Austin, Texas-based, dine-in movie theater chain Alamo Drafthouse Cinema has filed for voluntary Chapter 11 in Delaware Court and agreed to sell basically all its assets to an investor group including one of its founders Tim League.
The exhibitor, which buckled under the impact of Covid-19, has 37 theaters including locations in LA, Brooklyn and northern Virginia. It’s backed by Altamont Capital. The sale is to Altamont, funds managed by affiliates of Fortress Investment, League and other original investors. The transaction will provide much-needed financing to stabilize the business.
More from Deadline
The first Alamo Drafthouse Cinema was founded in 1997 as a single-screen mom and pop repertory theater in Austin. In May, the Phoenix-based franchises of Alamo Drafthouse in Tempe, Gilbert and Chandler filed for bankruptcy.
The parent company bankruptcy makes it one of the highest-profile casualties of the pandemic that shuttered theaters a year ago. Cinemas has seen sporadic reopening often at limited capacity across the country and a meager offering of films as studios postponed releases. The move comes as a vaccine rollout holds out hope for a turnaround and key markets, like New York and San Francisco, are reopening.
The nation’s largest chain, AMC Entertainment, skirted close to bankruptcy several times but has managed to raise enough cash to see it through this year and a more robust return to moviegoing.
In connection with the Chapter 11 filing, the company is requesting the Bankruptcy Court approve a 75-day timeline for the transaction process and a $20 million debtor-in-possession credit facility with the senior lender group keep the business running.
It will close three theaters, Alamo Drafthouse Ritz in Austin, and locations in Kansas City, Missouri and New Braunfels, Texas, and stop development at a cinema in Orlando. Other theaters will continue operating but company said it will continue to evaluate the health of all leases during the Chapter 11 process.
“Alamo Drafthouse had one of its most successful years in the company’s history in 2019 with the launch of its first Los Angeles theater and box office revenue that outperformed the rest of the industry,” says CEO Shelli Taylor. “We’re excited to work with our partners at Altamont Capital Partners and Fortress Investment Group to continue on that path of growth on the other side of the pandemic, and we want to ensure the public that we expect no disruption to our business and no impact on franchise operations, employees and customers in our locations that are currently operating.”

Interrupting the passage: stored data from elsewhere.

[config.mk]
export PLATFORM = sky130hd
export DESIGN_NAME = ex_stage
export DESIGN_NICKNAME = d
export VERILOG_FILES = /design/src/rtl/ex_stage.sv
export SDC_FILE = /design/constraint.sdc
export NUM_CORES = 1
export LEC_CHECK = 0
export BUFFER_PORTS_ARGS = -buffer_cell sky130_fd_sc_hd__buf_2
export CAP_MARGIN = 5
export CORE_UTILIZATION = 40
export CTS_CLUSTER_SIZE = 30
export DETAILED_ROUTE_END_ITERATION = 7
export GPL_ROUTABILITY_DRIVEN = 0
export GPL_TIMING_DRIVEN = 0
export PLACE_DENSITY = 0.73
export SLEW_MARGIN = 10
export SYNTH_ARGS = -nofsm -noshare
export SYNTH_HDL_FRONTEND = slang
export SYNTH_SLANG_ARGS = --single-unit
[constraint.sdc]
create_clock -name clk -period 10.5 [get_ports clk]
set_input_delay 2.1 -clock clk [delete_from_list [all_inputs] [get_ports clk]]
set_output_delay 2.1 -clock clk [all_outputs]
set_load 0.005 [all_outputs]
[src/rtl/ex_stage.sv]
// Execute stage: operand forwarding, ALU with registered carry/zero flags,
// and the EX/MEM pipeline register (PR3_*) with stall/flush control.
module ex_stage #(
  parameter int WORD_LEN        = 8,
  parameter int INSTRUCTION_LEN = 19
) (
  input  logic                       clk,
  input  logic                       rst,
  input  logic                       stall,
  input  logic                       flush,
  input  logic [INSTRUCTION_LEN-1:0] PR2_instruction,
  input  logic [WORD_LEN-1:0]        PR2_RF_out1,
  input  logic [WORD_LEN-1:0]        PR2_RF_out2,
  input  logic [2:0]                 PR2_RF_r2,
  input  logic [3:0]                 PR2_ALU_op,
  input  logic                       PR2_sel_ALU_src_reg2,
  input  logic                       PR2_sel_ALU_src_const,
  input  logic                       PR2_sel_ALU_src_shift_count,
  input  logic                       PR2_sel_Cin_alu,
  input  logic                       PR2_MEM_write,
  input  logic                       PR2_MEM_read,
  input  logic                       PR2_sel_RF_write_src_ALU,
  input  logic                       PR2_sel_RF_write_src_MEM,
  input  logic                       PR2_RF_write_en,
  input  logic [WORD_LEN-1:0]        WB_data,
  input  logic [2:0]                 WB_rd,
  input  logic                       WB_write_en,
  output logic [WORD_LEN-1:0]        PR3_ALU_result,
  output logic [WORD_LEN-1:0]        PR3_store_data,
  output logic [2:0]                 PR3_rd,
  output logic                       PR3_MEM_write,
  output logic                       PR3_MEM_read,
  output logic                       PR3_sel_RF_write_src_ALU,
  output logic                       PR3_sel_RF_write_src_MEM,
  output logic                       PR3_RF_write_en,
  output logic                       C_flag,
  output logic                       Z_flag
);

  localparam int W = WORD_LEN;

  typedef enum logic [3:0] {
    OP_ADD  = 4'd0,
    OP_SUB  = 4'd1,
    OP_AND  = 4'd2,
    OP_OR   = 4'd3,
    OP_XOR  = 4'd4,
    OP_SHL  = 4'd5,
    OP_SHR  = 4'd6,
    OP_ROL  = 4'd7,
    OP_ROR  = 4'd8,
    OP_PASS = 4'd9
  } alu_op_t;

  alu_op_t    op;
  logic [2:0] rd, rs, shamt, amt;
  logic [7:0] imm;
  logic [W-1:0] op_a, fwd2, op_b, result;
  logic [W:0]   wide;
  logic [2*W-1:0] dbl;
  logic         cin, c_next, c_upd, z_upd;
  logic         unused_instr;

  assign op           = alu_op_t'(PR2_ALU_op);
  assign rd           = PR2_instruction[13:11];
  assign rs           = PR2_instruction[10:8];
  assign imm          = PR2_instruction[7:0];
  assign shamt        = PR2_instruction[2:0];
  assign unused_instr = ^PR2_instruction[INSTRUCTION_LEN-1:14];

  // A load in EX/MEM has no data yet, so it must not be forwarded.
  always_comb begin
    if (PR3_RF_write_en && !PR3_MEM_read && PR3_rd == rs)
      op_a = PR3_ALU_result;
    else if (WB_write_en && WB_rd == rs)
      op_a = WB_data;
    else
      op_a = PR2_RF_out1;

    if (PR3_RF_write_en && !PR3_MEM_read && PR3_rd == PR2_RF_r2)
      fwd2 = PR3_ALU_result;
    else if (WB_write_en && WB_rd == PR2_RF_r2)
      fwd2 = WB_data;
    else
      fwd2 = PR2_RF_out2;

    if (PR2_sel_ALU_src_const)
      op_b = W'(imm);
    else if (PR2_sel_ALU_src_shift_count)
      op_b = W'(shamt);
    else if (PR2_sel_ALU_src_reg2)
      op_b = fwd2;
    else
      op_b = '0;
  end

  always_comb begin
    result = '0;
    wide   = '0;
    dbl    = '0;
    c_next = C_flag;
    c_upd  = 1'b0;
    z_upd  = 1'b1;
    amt    = op_b[2:0];
    cin    = PR2_sel_Cin_alu & C_flag;
    case (op)
      OP_ADD: begin
        {c_next, result} = {1'b0, op_a} + {1'b0, op_b} + (W+1)'(cin);
        c_upd = 1'b1;
      end
      OP_SUB: begin
        {c_next, result} = {1'b0, op_a} - {1'b0, op_b} - (W+1)'(cin);
        c_upd = 1'b1;
      end
      OP_AND:  result = op_a & op_b;
      OP_OR:   result = op_a | op_b;
      OP_XOR:  result = op_a ^ op_b;
      // Extra bit beside the word catches the last bit shifted out.
      OP_SHL: begin
        wide   = {1'b0, op_a} << amt;
        result = wide[W-1:0];
        c_next = wide[W];
        c_upd  = (amt != 3'd0);
      end
      OP_SHR: begin
        wide   = {op_a, 1'b0} >> amt;
        result = wide[W:1];
        c_next = wide[0];
        c_upd  = (amt != 3'd0);
      end
      OP_ROL: begin
        dbl    = {op_a, op_a} << amt;
        result = dbl[2*W-1:W];
      end
      OP_ROR: begin
        dbl    = {op_a, op_a} >> amt;
        result = dbl[W-1:0];
      end
      OP_PASS: result = op_b;
      default: begin
        result = '0;
        z_upd  = 1'b0;
      end
    endcase
  end

  always_ff @(posedge clk) begin
    if (!rst) begin
      PR3_ALU_result           <= '0;
      PR3_store_data           <= '0;
      PR3_rd                   <= '0;
      PR3_MEM_write            <= 1'b0;
      PR3_MEM_read             <= 1'b0;
      PR3_sel_RF_write_src_ALU <= 1'b0;
      PR3_sel_RF_write_src_MEM <= 1'b0;
      PR3_RF_write_en          <= 1'b0;
      C_flag                   <= 1'b0;
      Z_flag                   <= 1'b0;
    end else if (flush) begin
      PR3_ALU_result           <= '0;
      PR3_store_data           <= '0;
      PR3_rd                   <= '0;
      PR3_MEM_write            <= 1'b0;
      PR3_MEM_read             <= 1'b0;
      PR3_sel_RF_write_src_ALU <= 1'b0;
      PR3_sel_RF_write_src_MEM <= 1'b0;
      PR3_RF_write_en          <= 1'b0;
    end else if (!stall) begin
      PR3_ALU_result           <= result;
      PR3_store_data           <= fwd2;
      PR3_rd                   <= rd;
      PR3_MEM_write            <= PR2_MEM_write;
      PR3_MEM_read             <= PR2_MEM_read;
      PR3_sel_RF_write_src_ALU <= PR2_sel_RF_write_src_ALU;
      PR3_sel_RF_write_src_MEM <= PR2_sel_RF_write_src_MEM;
      PR3_RF_write_en          <= PR2_RF_write_en;
      if (PR2_RF_write_en) begin
        if (c_upd) C_flag <= c_next;
        if (z_upd) Z_flag <= (result == '0);
      end
    end
  end

endmodule

Word level (Yosys, flattened, before mapping) --
Index checks and enable logic that the tools add are counted.
Storage, ports and cells: register bits after elaboration 26, word-level logic and storage cells 65, output and inout bits 26
Cells by class: shift-type cells 4, reduce and logical (&&, ||, !) cells 16, $add $sub $neg 4, equality and inequality tests 13, bitwise gates (word level) 7, multiplexer cells 11
Operators with widths (number):
- one-hot mux 8 bit (10 select lines) | 1
- 2-to-1 mux 8 bit | 7
- equality test 4 x 3 -> 1 bit, second input constant | 4
- left shift 16 x 3 -> 16 bit | 1
- >> shifter 16 x 3 -> 8 bit | 1
- equality test 3 bit | 4
- OR reduction 10 bit | 1
- adder 8 x 8 -> 9 bit | 1
- adder 9 x 1 -> 9 bit | 1
- left shift 8 x 3 -> 9 bit | 1
- >> shifter 9 x 3 -> 9 bit | 1
- subtractor 8 x 8 -> 9 bit | 1
- subtractor 9 x 1 -> 9 bit | 1
- bitwise AND 8 bit | 1
- equality test 4 x 2 -> 1 bit, second input constant | 2
- equality test 4 bit, second input constant | 2
- zero test 8 bit | 1
- OR 8 bit | 1
- bitwise XOR 8 bit | 1
- OR reduction 2 bit | 3
- logical AND 1 bit | 5
- AND reduction 5 bit | 1
- equality test 4 x 1 -> 1 bit, second input constant | 1
- zero test 4 bit | 1
- other kinds (9) | 11

Depth between registers and ports, before layout --
Gate-level depths: netlist (run 1).
depth in word-level cells 11, depth in mapped cells 21, depth with buffers taken out 19

Worst setup path before layout (run 1) --
Ideal clock, no wire load.
kind in2reg, start point input port PR2_RF_r2[2], end point register Z_flag, required time 10.416 ns, path slack 4.026 ns, arrival 6.390 ns, stages on the path 19, path buffers 3, cells stage by stage xor2_1 or4b_1 buf_2 a211o_1 a31o_1 buf_6 buf_2 fa_1 fa_1 nand2_1 a21o_1 a21oi_1 nand4b_1 o41ai_1 a311oi_1 o211ai_1 a211o_1 or4b_1 o31ai_2
On the way: longest elaborated chain between the ends 11, elaborated cells on any way between the ends 22, those cells by class add/sub (4); eq/ne (2); shift (4); mux (6); bitwise (3); reduce/logical (3)
RTL lines:
- start: declaration | line 14 | input logic [2:0] PR2_RF_r2,
- equality test 3 bit | line 82 | else if (WB_write_en && WB_rd == PR2_RF_r2)
- logical AND 1 bit | line 82
- 2-to-1 mux 8 bit | line 82
- 2-to-1 mux 8 bit * | line 80 | if (PR3_RF_write_en && !PR3_MEM_read && PR3_rd == PR2_RF_r2)
- 2-to-1 mux 8 bit * | line 91 | else if (PR2_sel_ALU_src_reg2)
- 2-to-1 mux 8 bit * | line 89 | else if (PR2_sel_ALU_src_shift_count)
- 2-to-1 mux 8 bit * | line 87 | if (PR2_sel_ALU_src_const)
- subtractor 8 x 8 -> 9 bit or adder 8 x 8 -> 9 bit (tied branches) | line 112, 108
- subtractor 9 x 1 -> 9 bit or adder 9 x 1 -> 9 bit (tied branches) | line 112, 108
- one-hot mux 8 bit (10 select lines) * | line 106 | case (op)
- zero test 8 bit * | line 179 | if (z_upd) Z_flag <= (result == '0);
- end signal: assignment | line 179
- end: declaration | line 37 | output logic Z_flag
Every way passes the cells marked *; elsewhere a longest branch is shown, timed or not. A chain may end at the register's enable or synchronous reset.

Final worst setup path (run 1) --
Ends and elaborated chain as after synthesis.

==> impl_summary.md, run 1 <==
Status
The flow ran to the end, and the final reports show no timing, DRC or antenna violations.

Clock network
TritonCTS built the clock tree. At the later pin of the worst-skew pair, clock insertion delay measures 0.27 ns. The clock net in this run drives a total of 26 sinks. Gates resized during post-CTS repair numbered 0. The H-tree depth is 1. The total CTS buffers is 3.

The number of hold-repair buffers added at the cts stage is 0. The clock-pin transition on the worst setup and hold timing paths is approximately 0.10 ns. The cell at the root of the clock tree is clkbuf_8. The post-CTS setup buffer count is 0. The maximum buffer depth of the clock tree is 2.

Placed design
The sum of net half-perimeters after detailed placement is roughly 12000 µm. The number of port buffers is between 80 and 90. The cell area after placement is approximately 4500 µm².

Floorplan
The width of the die is slightly above 100 µm. For this configuration, the core starts out at a cell density of 0.417. The number of placed I/O pins is 93. The region available for standard cell placement spans between 9000 and 10000 µm². The die boundary height is 101 µm. After floorplanning, the core was divided into 35 placement rows.

The die area is 10200 µm².

STA
The number of slew-limit violations in the final report is 0. The smallest clock period supported by the final layout is computed as 7.19 ns. The worst clock skew on the final layout is roughly 0.0028 ns. The tightest slew margin relative to the limit is 0.282.

Adding up every negative setup slack in the final design gives 0 ns. Setup repair after global routing left no endpoint under its margin. The transition time of the tightest slew-check pin is about 1.1 ns.

The fraction of the cycle the final worst path needs is 0.685. The number of hold-slack violations in the final timing report is 0. Setup violations remaining at the end of the flow were counted as 0. Timing would allow up to 0.139 GHz.

Synth
The number of synthesis warnings is 0. The number of unique standard cell types used by synthesis is 68. Among all flip-flop cells after synthesis, the most frequent one is dfxtp_1. The number of enable flip-flop cells after synthesis is 0.

The fraction of registers with async set/reset is 0. The mean instance size in the synthesized netlist is 7.04 µm². The post-synthesis instance total is between 500 and 600.

The proportion of synthesized chip area in sequential cells is 0.133. The net count of the mapped netlist is between 600 and 700. Synthesis inferred 26 register bits. In this run the cell area of the synthesized design comes to 3910 µm².

Critical path
The startpoint-to-endpoint class of the critical path is in -> reg. In this run the worst path has a maximum fanout of 11. The required time at the endpoint of the critical path is around 11 ns. The nature of the critical path startpoint is a primary input. For the worst setup path, the data arrival time is around 7.4 ns.

The internal reg-to-reg setup slack is 4.76 ns. The nature of the critical path endpoint is a register.

Route
In this run the remaining antenna-violating nets after routing total 0. The detailed-route DRC error count is 0. Across all layers, the routed design uses 4860 vias. The via density per instance is around 6.3.

The count of routing violations after the opening detailed-route iteration is 780. For this run, the detailed router's first-pass iteration total came to 7. The routed length per instance is roughly 19 µm. The final wirelength is 14600 µm.

Layout
The layout overhead on the synthesized area is 17.0%. The commonest non-fill, non-tap cell in the layout is buf_2. The finished cells cover roughly 4600 µm².

Of the cells placed in the final design, the portion with a size suffix greater than 1 is 0.163. At the end of the flow, the number of nets in the layout was ~750. Measured on the finished design, the core utilization comes to 0.488. The top cell types in the final layout, fill and taps aside, are buf_2, nand2_1, nor2_1, a21oi_1, mux2i_1.

The total inserted antenna cells is 0.

Power and ir drop
The power density of the placed cells is approximately 90 nW/µm². Across the VDD grid, the largest voltage drop is 95.0 µV. Summed over all cells, the static leakage comes to 0.00202 µW.

Global routing
The via count of the first global-routing pass is approximately 4.5k. The initial antenna violation count is 0. The global-route usage over all layers is 0.284.

The largest net degree at the start of global routing is 16. The first-pass GRT wire length is about 23000 µm. Global routing finished with a remaining overflow of 0.

Run
Max-cap violations in this run came to 0.

Hold path
The class of the tightest hold or removal check is reg -> reg.
File: src/rtl/zz_block_buffer.sv
// 8x8 block store for the zigzag serializer.
//   clk       : clock
//   i_wr_en   : write the whole block in one cycle
//   i_wr_data : block to store, [row][col]
//   i_rd_addr : raster read address (row*8 + col)
//   o_rd_data : coefficient at i_rd_addr (combinational read)
module zz_block_buffer
  import jpeg_zz_pkg::*;
(
  input  logic    clk,
  input  logic    i_wr_en,
  input  coef_q_t i_wr_data [0:7][0:7],
  input  logic [5:0] i_rd_addr,
  output coef_q_t o_rd_data
);

  coef_q_t r_mem [0:7][0:7];

  always_ff @(posedge clk) begin
    if (i_wr_en)
      r_mem <= i_wr_data;
  end

  assign o_rd_data = r_mem[i_rd_addr[5:3]][i_rd_addr[2:0]];

endmodule

File: src/rtl/cb_zigzag_serializer.sv
// Cb zigzag serializer: captures a quantized 8x8 block on a single-cycle
// enable and streams its 64 coefficients in JPEG zigzag order over a
// valid/ready handshake. Coefficient 0 is replaced by its DPCM differential
// against the previous completed block's DC.
//   clk        : clock
//   rst        : synchronous active-low reset
//   enable     : block-present strobe
//   Q          : quantized block, valid only with enable
//   dc_restart : clear DC predictor (sampled with accepted enable)
//   in_ready   : a block can be accepted (registered)
//   coef_out   : zigzag coefficient (idx 0 = DC differential)
//   coef_idx   : zigzag index of coef_out
//   coef_valid : coef_out/coef_idx/coef_last valid
//   coef_ready : downstream accepts
//   coef_last  : high with index 63
//   overrun    : sticky, a block arrived while streaming and was dropped
module cb_zigzag_serializer
  import jpeg_zz_pkg::*;
(
  input  logic       clk,
  input  logic       rst,
  input  logic       enable,
  input  coef_q_t    Q [0:7][0:7],
  input  logic       dc_restart,
  output logic       in_ready,
  output coef_s_t    coef_out,
  output logic [5:0] coef_idx,
  output logic       coef_valid,
  input  logic       coef_ready,
  output logic       coef_last,
  output logic       overrun
);

  zz_state_e  r_state;
  logic [5:0] r_idx;
  coef_q_t    r_prev_dc;
  coef_q_t    r_cur_dc;
  coef_s_t    r_coef;
  logic       r_valid;
  logic       r_last;
  logic       r_in_ready;
  logic       r_overrun;

  logic       w_accept;
  logic       w_xfer;
  logic [5:0] w_next_idx;
  logic [5:0] w_rd_addr;
  coef_q_t    w_rd_data;
  coef_q_t    w_pred;
  coef_s_t    w_dc_diff;

  assign w_accept   = (r_state == ZZ_IDLE) && enable;
  assign w_xfer     = r_valid && coef_ready;
  assign w_next_idx = r_idx + 6'd1;
  // The buffer is read one position ahead so the next coefficient can be
  // registered on the transfer edge; idx 0 bypasses the buffer entirely.
  assign w_rd_addr  = ZZ_ORDER[w_next_idx];
  assign w_pred     = dc_restart ? '0 : r_prev_dc;
  assign w_dc_diff  = sext_coef(Q[0][0]) - sext_coef(w_pred);

  zz_block_buffer u_buf (
    .clk       (clk),
    .i_wr_en   (w_accept),
    .i_wr_data (Q),
    .i_rd_addr (w_rd_addr),
    .o_rd_data (w_rd_data)
  );

  always_ff @(posedge clk) begin
    if (!rst) begin
      r_state    <= ZZ_IDLE;
      r_idx      <= '0;
      r_prev_dc  <= '0;
      r_cur_dc   <= '0;
      r_coef     <= '0;
      r_valid    <= 1'b0;
      r_last     <= 1'b0;
      r_in_ready <= 1'b0;
      r_overrun  <= 1'b0;
    end else begin
      if ((r_state == ZZ_SCAN) && enable)
        r_overrun <= 1'b1;

      case (r_state)
        ZZ_IDLE: begin
          r_in_ready <= 1'b1;
          if (enable) begin
            r_state    <= ZZ_SCAN;
            r_in_ready <= 1'b0;
            r_valid    <= 1'b1;
            r_idx      <= '0;
            r_last     <= 1'b0;
            r_coef     <= w_dc_diff;
            r_cur_dc   <= Q[0][0];
          end
        end
        ZZ_SCAN: begin
          if (w_xfer) begin
            if (r_idx == 6'd63) begin
              r_state    <= ZZ_IDLE;
              r_in_ready <= 1'b1;
              r_valid    <= 1'b0;
              r_last     <= 1'b0;
              r_idx      <= '0;
              r_coef     <= '0;
              r_prev_dc  <= r_cur_dc;
            end else begin
              r_idx  <= w_next_idx;
              r_coef <= sext_coef(w_rd_data);
              r_last <= (w_next_idx == 6'd63);
            end
          end
        end
      endcase
    end
  end

  assign in_ready   = r_in_ready;
  assign coef_out   = r_coef;
  assign coef_idx   = r_idx;
  assign coef_valid = r_valid;
  assign coef_last  = r_last;
  assign overrun    = r_overrun;

endmodule
--- src/rtl/tlb_pkg.sv ---
// tlb_pkg: entry layout, op codes and kseg bypass constants shared by the TLB files
package tlb_pkg;
   localparam int TLB_ASID_W = 8;
   localparam int TLB_PFN_W = 24;
   localparam logic [1:0] KSEG_SEL = 2'b10;
   localparam logic [2:0] KSEG_PAD = 3'b000;
   typedef enum logic [1:0] {
      TLBWI = 2'd0,
      TLBWR = 2'd1,
      TLBR  = 2'd2,
      TLBP  = 2'd3
   } tlb_op_e;
   typedef struct packed {
      logic [18:0]           vpn2;
      logic [TLB_ASID_W-1:0] asid;
      logic                  g;
      logic [TLB_PFN_W-1:0]  pfn1;
      logic                  d1;
      logic                  v1;
      logic [TLB_PFN_W-1:0]  pfn0;
      logic                  d0;
      logic                  v0;
   } tlb_entry_t;
   function automatic logic entryMatch(input tlb_entry_t e, input logic [18:0] vpn2, input logic [TLB_ASID_W-1:0] asid);
      return (e.vpn2 == vpn2) && (e.g || e.asid == asid);
   endfunction
endpackage

--- src/rtl/tlb_lookup.sv ---
// tlb_lookup: combinational match and even/odd page select for one translation port
module tlb_lookup
   import tlb_pkg::*;
#(
   parameter int ENTRIES = 16,
   parameter int PFN_W = TLB_PFN_W
)(
   input  tlb_entry_t [ENTRIES-1:0] tlb,
   input  logic [31:0]              vaddr,
   input  logic [TLB_ASID_W-1:0]    curAsid,
   output logic [31:0]              paddr,
   output logic                     miss,
   output logic                     invalid,
   output logic                     dirty
);
   localparam int IW = $clog2(ENTRIES);
   logic hit, odd, v, d, bypass;
   logic [IW-1:0] sel;
   logic [PFN_W-1:0] pfn;
   logic [PFN_W-21:0] unusedPfnHi;
   always_comb begin
      hit = 1'b0;
      sel = '0;
      for (int i = ENTRIES-1; i >= 0; i--)
         if (entryMatch(tlb[i], vaddr[31:13], curAsid)) begin
            hit = 1'b1;
            sel = i[IW-1:0];
         end
   end
   assign odd = vaddr[12];
   assign pfn = odd ? tlb[sel].pfn1 : tlb[sel].pfn0;
   assign v = odd ? tlb[sel].v1 : tlb[sel].v0;
   assign d = odd ? tlb[sel].d1 : tlb[sel].d0;
   // only the low 20 PFN bits fit a 32-bit physical address
   assign unusedPfnHi = pfn[PFN_W-1:20];
   assign bypass = vaddr[31:30] == KSEG_SEL;
   assign paddr = bypass ? {KSEG_PAD, vaddr[28:0]} : hit ? {pfn[19:0], vaddr[11:0]} : 32'h0;
   assign miss = !bypass && !hit;
   assign invalid = !bypass && hit && !v;
   assign dirty = bypass || (hit && d);
endmodule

Just last night, the company sent out a statement affirming that its Covid-19 protocols remain in place in Texas despite the state’s decision to end its mask mandate and open up businesses to 100% capacity.
“Alamo Drafthouse’s mandatory mask policy remains in place, as well as our 6′ social distancing protocols, and all of the other safety measures we’ve had in place across the country since last year. We are only following the guidance of the CDC and medical experts, not politicians. Right now, at what we hope is the beginning of the end of COVID, the health of our teams and our guests remains this company’s top priority.”